I agree. And there's actually no need to talk about unboxed types when discussing Maybe/Optional in the documentation, just the fact that constructs like Maybe[Maybe[X]] or list[Maybe[X]] are disallowed.

But I just realized that there's an even simpler solution available, if we can sacrifice the use of NULL in the C runtime representation:

Then seemingly weird constructs like T|Default|Default would be harmless, as they are equivalent to normal forms with only a single occurrence of each type thanks to the union type semantics. Concretely this means that calling a function with Default as an explicit argument would behave exactly the same as leaving it out, and iterating over a list of type list[str|StopIteration] would continue until either the list is exhausted or a StopIteration element is found. Not far from the behavior I originally thought we should have based on None, but now using dedicated tokens that cannot interfere with None instead.

Maybe such a semantics would be easier to explain? And maybe, maybe one could find a way of representing these new constants as NULL anyway, once ubiquitous methods like __str__, __bool__ and the serialization mechanism are moved out to protocols...

plajjan commented 8 months ago

Hmm, so I've run into this issue again (#1495 really) and... I'm in quite dire need of a fix.

I have to admit that I don't remember exactly what we agreed in all of this, but wasn't one thing that None should turn into a global singleton similar to True? I think that would fix my dict issue... right @nordlander ? Can we just go ahead and add a None object?
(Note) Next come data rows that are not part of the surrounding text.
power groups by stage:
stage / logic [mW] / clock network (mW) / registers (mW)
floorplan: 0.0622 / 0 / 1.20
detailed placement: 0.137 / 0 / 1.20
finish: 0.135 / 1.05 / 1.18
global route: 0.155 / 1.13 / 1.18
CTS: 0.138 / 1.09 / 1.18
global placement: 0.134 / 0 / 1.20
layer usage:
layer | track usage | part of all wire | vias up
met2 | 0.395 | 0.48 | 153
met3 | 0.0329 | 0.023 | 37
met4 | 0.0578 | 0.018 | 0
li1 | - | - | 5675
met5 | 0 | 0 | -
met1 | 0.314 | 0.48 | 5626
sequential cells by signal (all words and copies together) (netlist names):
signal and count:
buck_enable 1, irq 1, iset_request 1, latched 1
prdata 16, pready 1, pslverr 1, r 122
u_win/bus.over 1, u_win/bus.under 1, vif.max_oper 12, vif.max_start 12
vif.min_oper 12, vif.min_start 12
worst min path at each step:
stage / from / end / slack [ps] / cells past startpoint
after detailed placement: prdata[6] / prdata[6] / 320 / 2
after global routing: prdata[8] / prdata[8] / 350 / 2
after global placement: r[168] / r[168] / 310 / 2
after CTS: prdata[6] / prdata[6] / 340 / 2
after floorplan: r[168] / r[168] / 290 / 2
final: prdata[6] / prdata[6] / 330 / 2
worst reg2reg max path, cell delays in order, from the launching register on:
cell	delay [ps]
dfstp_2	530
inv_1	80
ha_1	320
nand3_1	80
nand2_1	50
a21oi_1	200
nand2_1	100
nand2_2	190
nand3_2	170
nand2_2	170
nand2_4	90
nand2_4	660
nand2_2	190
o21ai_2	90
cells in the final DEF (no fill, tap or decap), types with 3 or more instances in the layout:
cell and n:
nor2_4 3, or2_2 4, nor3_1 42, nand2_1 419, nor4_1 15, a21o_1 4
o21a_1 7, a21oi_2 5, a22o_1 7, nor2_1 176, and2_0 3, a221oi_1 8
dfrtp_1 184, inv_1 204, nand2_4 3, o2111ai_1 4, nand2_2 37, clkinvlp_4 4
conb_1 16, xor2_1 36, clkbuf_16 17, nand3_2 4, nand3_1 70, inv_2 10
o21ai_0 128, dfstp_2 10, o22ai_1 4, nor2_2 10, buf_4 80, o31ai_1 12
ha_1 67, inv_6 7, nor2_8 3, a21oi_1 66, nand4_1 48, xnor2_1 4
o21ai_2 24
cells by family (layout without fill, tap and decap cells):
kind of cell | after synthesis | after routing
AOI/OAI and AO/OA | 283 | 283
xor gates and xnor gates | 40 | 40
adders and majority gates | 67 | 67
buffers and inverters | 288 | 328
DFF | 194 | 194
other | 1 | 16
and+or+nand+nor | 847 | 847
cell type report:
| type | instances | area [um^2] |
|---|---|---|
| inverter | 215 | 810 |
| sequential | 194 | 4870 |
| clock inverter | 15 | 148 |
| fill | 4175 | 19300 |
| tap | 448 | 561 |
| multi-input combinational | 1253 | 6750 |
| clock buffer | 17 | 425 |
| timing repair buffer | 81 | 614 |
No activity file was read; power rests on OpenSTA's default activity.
nordlander commented 8 months ago

I think we concluded not to use None for holes in a dict, absent function parameters and end-of-iteration (while keeping None for implicit function returns). Instead we'll define new global constants, that can be distinct in the three cases. And they can be called anything, except None of course.

Representing some constant as the NULL pointer in C is also possible, provided we also change None into an ordinary global on par with True and False. But we don't have to do that swap right away, simply introducing a new arbitrary constant to stand for absent values will fix the immediate dict problem described above. I plan to do the same for the defaultable function arguments. Finding the most efficient representation can be a topic to deal with later.